Mientras desayunaba, pensé en la juez y me dejé llevar por la ensoñación. Ahí estaría ella, con Quintero, pensando cómo enfocar el caso. Yo recordaba nuestra conversación en el restaurante del puerto deportivo, me la representaba en mi imaginación con todo detalle y sentía un cosquilleo en el estómago. La verdad es que habíamos quedado en colaborar, no estaba nada claro cómo, aunque eso era lo de menos porque lo único que yo quería era volver a verla, pero ahora no sabía cómo contactar con ella si no me llamaba. Pero, entonces, ¿cómo iba a contactar conmigo si yo no le había explicado dónde ni cómo localizarme? Este descubrimiento me dejó planchado. Por un momento pensé en acercarme al Juzgado. En seguida comprendí que Quintero estaría por allí y, sabiendo del humor que estaba, seguro que me echaba a patadas. Luego recordé que el secretario de la juez, un tal Arenas, que era un chico joven y amable, quizá podría si no introducirme, al menos pasarle mi recado. Eso fue lo que hice, darme un buen paseo hasta los Juzgados.
La juez estaba ocupada, lo mismo que su secretario. Una funcionario se brindó a pasarle mi nota a Pelayo Arenas en cuanto tuviera una oportunidad, pero yo tengo mi oficio y sé muy bien que si quieres que algo llegue a su destino, te tienes que ocupar tú personalmente, así que me dediqué a dejar pasar el tiempo, tanto que casi me duermo. En una de éstas, se abrió la puerta del Juzgado y salió Arenas, que no me reconoció, para llamar apresuradamente a otros concurrentes al juicio que esperaban fuera, sin darme oportunidad de hablarle y lo mismo volvió a ocurrir un rato después. Se ve que tenía señalado más de un juicio. Yo creía que la juez lo era de Instrucción, que no juzgaba, pero aproveché la salida de un oficial para preguntarle y me dijo que sí, que de los juicios de faltas sí se ocupaba ella. En fin, lo que estaba claro era que Quintero no andaba por allí y seguí esperando y perdiendo la mañana. Lo que hace uno por un amor no correspondido.
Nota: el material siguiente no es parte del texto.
--- src/rtl/mca_pkg.sv ---
// Package for the modular coefficient ALU: word types, operation and
// register codes, and the shared modular double-and-add step.
// No dependencies.
`timescale 1ns / 1ps
`default_nettype none
package mca_pkg;

	localparam int CoefW = 64;
	localparam int ModW  = 63;

	typedef enum logic [2:0] {
		OP_ADD  = 3'd0,
		OP_SUB  = 3'd1,
		OP_NEG  = 3'd2,
		OP_SMUL = 3'd3,
		OP_PMUL = 3'd4
	} op_t;

	typedef enum logic {
		REG_MODULUS = 1'b0,
		REG_SCALAR  = 1'b1
	} reg_idx_t;

	// Word in flight through the reduction chain.
	typedef struct packed {
		logic [2:0]       op;
		logic             last;
		logic [CoefW-1:0] a_sh;
		logic [CoefW-1:0] b_sh;
		logic [CoefW-1:0] s_sh;
		logic [ModW-1:0]  ra;
		logic [ModW-1:0]  rb;
		logic [ModW-1:0]  rs;
	} red_t;

	// Word in flight through the multiply chain.
	typedef struct packed {
		logic [2:0]      op;
		logic            last;
		logic [ModW-1:0] x;
		logic [ModW-1:0] y_sh;
		logic [ModW-1:0] acc;
		logic [ModW-1:0] simple;
	} mul_t;

	// (2*r + bit_in*x) mod q, given r < q and x < q.
	function automatic logic [ModW-1:0] mod_step(input logic [ModW-1:0] r,
			input logic [ModW-1:0] x, input logic bit_in, input logic [ModW-1:0] q);
		logic [ModW:0] d;
		logic [ModW:0] e;
		d = {r, 1'b0};
		if (d >= {1'b0, q}) d = d - {1'b0, q};
		e = bit_in ? d + {1'b0, x} : d;
		if (e >= {1'b0, q}) e = e - {1'b0, q};
		return e[ModW-1:0];
	endfunction

endpackage
`default_nettype wire

--- src/rtl/mca_mul_cell.sv ---
// One multiply cell: a double-and-add step over the top bit of the
// multiplier. Depends on mca_pkg.
`timescale 1ns / 1ps
`default_nettype none
module mca_mul_cell (
	input  wire logic                    clk,
	input  wire logic                    arst_n,
	input  wire logic                    advance,
	input  wire logic [mca_pkg::ModW-1:0] q,
	input  wire logic                    in_valid,
	input  wire mca_pkg::mul_t           in_word,
	output logic                         out_valid,
	output mca_pkg::mul_t                out_word
);
	import mca_pkg::*;

	logic valid_q;
	mul_t word_q;
	mul_t nxt;

	always_comb begin
		nxt      = in_word;
		nxt.y_sh = {in_word.y_sh[ModW-2:0], 1'b0};
		nxt.acc  = mod_step(in_word.acc, in_word.x, in_word.y_sh[ModW-1], q);
	end

	always_ff @(posedge clk or negedge arst_n) begin
		if (!arst_n) begin
			valid_q <= 1'b0;
		end else if (advance) begin
			valid_q <= in_valid;
		end
	end

	always_ff @(posedge clk) begin
		if (advance) begin
			word_q <= nxt;
		end
	end

	assign out_valid = valid_q;
	assign out_word  = word_q;

endmodule
`default_nettype wire

--- config.mk ---
export PLATFORM = sky130hd
export DESIGN_NAME = mca_mul_cell
export DESIGN_NICKNAME = d
export VERILOG_FILES = /design/src/rtl/mca_pkg.sv /design/src/rtl/mca_mul_cell.sv
export SDC_FILE = /design/constraint.sdc
export NUM_CORES = 1
export LEC_CHECK = 0
export BUFFER_PORTS_ARGS = -buffer_cell sky130_fd_sc_hd__clkbuf_2
export CAP_MARGIN = 15
export CORE_AREA = 2 2 226 228
export DETAILED_ROUTE_END_ITERATION = 16
export DIE_AREA = 0 0 228 230
export MAX_ROUTING_LAYER = met4
export PLACE_DENSITY = 0.7
export SLEW_MARGIN = 0
export SYNTH_ARGS = -nofsm -noshare
export SYNTH_HDL_FRONTEND = slang
export SYNTH_SLANG_ARGS = --single-unit
--- constraint.sdc ---
create_clock -name clk -period 0.8 [get_ports clk]
set_input_delay 0.12 -clock clk [delete_from_list [all_inputs] [get_ports clk]]
set_output_delay 0.12 -clock clk [all_outputs]
set_load 0.01 [all_outputs]
* After elaboration in Yosys (flattened, before gate mapping)
Index checks and enable logic that the tools add are counted.
Operators by class: $add $sub $neg 3, $lt $le $gt $ge 2, multiplexer cells 3
Operators with widths (number):
- greater-or-equal comparator 64 x 63 -> 1 bit | 2
- 2-to-1 mux 64 bit | 2
- adder 64 x 63 -> 64 bit | 1
- subtractor 64 x 63 -> 64 bit | 1
- 2-to-1 mux 63 bit | 1
- subtractor 63 bit | 1
Storage, ports and cells: flip-flop bits (word level) 256, bits of input ports 323, output and inout bits 257

* Depth between registers and ports, before layout
Gate-level depths: netlist (run 1).
depth after elaboration 6, mapped depth 43, depth with buffers taken out 38

* Least setup slack after synthesis (run 1)
OpenSTA, ideal clock, no wires.
kind input-to-reg, start input port q[1] (netlist name), end register word_q (netlist bit out_word[117]) (data pin), setup time 0.260 ns, arrival time 7.721 ns, data required time 0.540 ns, setup slack -7.180 ns, stages on the path 39, path through inv_1 -> fa_1 -> a211oi_1 -> nor2_1 -> o311ai_0 -> a21oi_1 -> nor3_2 -> a21oi_1 -> o21ai_2 -> and2_1 -> buf_2 -> buf_2 -> mux2i_1 -> inv_1 -> ha_1 -> a211oi_1 -> o21a_1 -> o31a_1 -> [3 not listed] -> nor3_1 -> a211oi_1 -> xnor2_1 -> mux2_2 -> ha_1 -> nand3_1 -> or3_1 -> nor2_1 -> nand2_1 -> o221a_2 -> nand2_1 -> a211oi_2 -> o21a_1 -> a31oi_1 -> nor2_1 -> nand2_2 -> buf_6 -> mux2_2
RTL lines:
- start, declared | RTL line mca_mul_cell.sv:9 | input wire logic [mca_pkg::ModW-1:0] q,
- end signal, assigned | RTL line mca_mul_cell.sv:37 | word_q <= nxt;
- end, declared | RTL line mca_mul_cell.sv:18 | mul_t word_q;

==> impl_metrics.py, run 1 <==
metrics = {
    "status": {
        "outcome": "finished with violations",
        "violations": "setup timing",
    },
    "pwr": {
        "clkPwrFrac": 0.146,
        "p_leak_nw": 17.4,
        "ir_drop_v": 0.00248,
        "power.switching_mw": 37.1,
        "power_frac_comb": 0.649,
        "netSwitchingFraction": 0.387,
        "intPower_mw": 58.6,
        "powerDensity_nw_per_um2": 2630,
        "seqPwrFrac": 0.206,
        "p_total_mw": 95.7,
    },
    "die": {
        "initial_core_util": 0.425,
        "ios": 580,
        "die_h_um": 230,
        "core.rowCount": 82,
        "coreArea_um2": 49900,
        "die_x_um": 228,
        "dieArea_um2": 52400,
    },
    "clock_network": {
        "cts.sinks": 256,
        "numCtsBuffers": 30,
        "h-tree-depth": 1,
        "clkTransAtPathRegs_ns": 0.06,
        "clock_path_buffers": 3,
        "ctsRootBufferMaster": "clkbuf_16",
        "clk_latency_ns": 0.59,
        "cts_tree": "built",
    },
    "timing": {
        "slew_violations": 0,
        "finalHoldViolCount": 0,
        "setup-violations-final": 325,
        "tightest_slew_ns": 0.791,
        "maxSlewHeadroom": 0.468,
        "max_freq_ghz": 0.124,
        "fin_crit_ns": 8.08,
        "skew_ns": 0,
        "rsz0062_at_grt": "true",
        "finalCritPeriodShare": 10.1,
        "worst_slack_ns": -7.28,
    },
    "worst_setup_path": {
        "crit_cells": 42,
        "worstPathBufferInverterCount": 9,
        "reg2regPathDepth": 2,
        "path_class": "primary input to flip-flop",
        "r2r_start": "out_valid$_DFFE_PN0P_",
        "worstSetupEndpointType": "flip-flop",
        "startpoint": "q[14]",
        "worst-path-max-fanout": 6,
        "worstSetupStartpointType": "primary input",
        "rrSetupSlack_ns": -0.08,
        "slowest_stage": "nand4_1",
        "critPathMaxStageDelay_ns": 0.41,
        "crit_family": "compound AO/OA/AOI/OAI gates",
        "crit_required_ns": 1.17,
        "worstPathArrival_ns": 8.44,
    },
    "layout": {
        "fin_nets": 4450,
        "final_core_utilization": 0.731,
        "syn_to_final_growth_pct": 72.0,
        "drive_above_1_share": 0.462,
    },
    "global_route": {
        "first_global_vias": 26000,
        "grt_overflow_total": 0,
        "grt_max_degree": 38,
        "antenna_found_initial": 4,
        "grtUsageTotal": 0.389,
        "grt_pass1_wl_mm": 152,
    },
    "routing": {
        "drt_iter0_markers": 1895,
        "viasPerCell": 5.60,
        "drt_wl_total_mm": 106,
        "wl_per_cell_um": 22.8,
        "ant_nets": 0,
        "vias": 26000,
        "drc_errors": 0,
        "dr.pass1.iters": 7,
    },
    "synth": {
        "synth-seq-cells": 256,
        "synthFlopType": "edfxtp_1",
        "ys_seq_area_frac": 0.363,
        "synth_nets": 2785,
        "synth_area_um2": 21200,
        "avgSynthCellArea_um2": 9.33,
        "ys.warnings.count": 0,
        "synth_edf_count": 255,
        "syn_inst": 2270,
        "synthArstFlopShare": 0.00391,
        "synth.distinct_cells": 82,
    },
    "placed_design": {
        "io_buffers": 578,
        "globalplace.congestion": 1.08,
        "dp_hpwl_mm": 81.6,
    },
    "min_path": {
        "min-delay-start": "advance",
        "min_path_type": "primary input to flip-flop",
        "holdPathStages": 3,
    },
    "flow_run": {
        "max_cap_viol_count": 0,
    },
}
[routing by layer]
layer | part of all wire | GRT usage
met4 | 0.074 | 0.234
met2 | 0.47 | 0.643
met1 | 0.38 | 0.454
met5 | 0 | -
met3 | 0.073 | 0.0495
[cell type report]
| cell class | instances | area [um2] |
|---|---|---|
| multi-input cells | 1802 | 13600 |
| fillers | 3662 | 13400 |
| flip-flops and latches | 256 | 7680 |
| inverters | 123 | 487 |
| diodes | 4 | 10.0 |
| clock inverters | 14 | 179 |
| well taps | 672 | 841 |
| clock buffers | 41 | 792 |
| repair buffers | 1722 | 12800 |
[cells in the final DEF (no fill, tap or decap), types with 59 or more instances in the layout]
cell,n
xor2_1,59
dlygate4sd3_1,196
o21ai_0,119
edfxtp_1,255
inv_1,109
mux2_4,60
ha_1,168
xnor2_1,114
nor2_1,160
clkbuf_2,503
buf_4,911
a21o_1,75
nand2_1,164
a21oi_1,247
[worst reg2reg max path, cell delays in order (launching register included)]
cell and delay (ns):
dfrtp_1 0.39, buf_6 0.12, mux2_2 0.25
[power groups by stage]
stage | clock (mW) | sequential (mW) | combinational, mW
finish | 14.0 | 19.7 | 62.1
CTS | 14.0 | 19.5 | 58.1
global placement | 0 | 19.8 | 51.7
floorplan | 0 | 20.6 | 26.0
detailed placement | 0 | 19.7 | 52.7
global route | 14.6 | 19.8 | 65.8
[synthesized netlist by cell type, types with 5 or more instances]
library cell  number  area, um2
a21oi_1          272       1360
clkbuf_1          70        263
ha_1             189       2360
o31a_1             5       43.8
nor3_1            36        180
inv_1            123        462
a41oi_1            7       61.3
a211oi_1          20        150
edfxtp_1         255       7660
and4_1             8       70.1
a31o_2             5       43.8
nor4_1            12       75.1
buf_6              6       67.6
a221oi_1           6       52.6
a21boi_0          12       90.1
mux2_2           108       1220
a211o_1            8       70.1
nor2_1           167        627
or2_2              9       56.3
xor2_1            59        517
a2111oi_0          7       61.3
nand2_1          172        646
mux2i_1           11        110
buf_2             11       55.1
or3_1              7       43.8
a21o_1            75        563
o21ai_1            5       25.0
and2_1            13       81.3
o31ai_1           16        120
nor2b_1           18        113
a31oi_1           16        100
nand3_1           37        185
o21bai_1          38        285
o21a_1            40        300
and3_1            25        156
o211ai_1          15        113
nand4_1           47        294
xnor2_1          114        998
nand2b_1          14       87.6
o21ai_0          141        706
[what timing repair did]
| item | in CTS | in global routing |
|---|---|---|
| resized for setup | 181 | 220 |
| hold endpoints to repair | 199 | 6 |
| pin swaps | 30 | 25 |
| setup endpoints to repair | 319 | 326 |
| hold buffers | 196 | 2 |
| cloned | 7 | 4 |
| buffers inserted | 21 | 14 |
[state kept, by name, summed over array words and instances (netlist names)]
signal	flops
out_valid	1
out_word	255
[path summary, 6_finish.rpt]
path | end
setup / recovery | out_word[114]$_DFFE_PP_
hold / removal | out_valid$_DFFE_PN0P_
setup reg to reg | out_valid$_DFFE_PN0P_
hold reg to reg | out_valid$_DFFE_PN0P_
max in group asynchronous | out_valid$_DFFE_PN0P_
min in group asynchronous | out_valid$_DFFE_PN0P_
[kinds of logic (layout without fill, tap and decap cells)]
logic type                 after synthesis  in the layout  synth area share
AOI/OAI and AO/OA                      734            734             0.217
and+or+nand+nor                        582            582             0.130
DFF                                    256            256             0.363
buffers and inverters                  212           1900            0.0407
adders and majority gates              192            192             0.114
xor gates and xnor gates               173            173            0.0715
muxes                                  120            120            0.0631
other                                    1              5          0.000177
Lo que no me esperaba era encontrar al abogado mafioso. Cuando me vio allí sentado mostró alguna sorpresa, pero se rehízo en seguida y se acercó a saludarme. Quería saber qué hacía yo en aquel lugar y me divertí contándole que estaba dudando si volver a cambiar mi testimonio hasta que empezó a mirarme mal; tengo la virtud de hacer bromas a destiempo con bastante frecuencia. Así que le cambié el tercio diciéndole que, si veía a Llorente, le presentase de nuevo mis excusas y eso lo tranquilizó. En ese momento apareció el fiscal, que también me echó una mirada de reproche (sólo me recordaban los que me tenían manía), saludó efusivamente al abogado y se alejaron los dos con la más que probable intención de darse una comilona durante la cual tramar alguna sinvergonzonería semejante a la de librar a Llorente de la acusación de violación.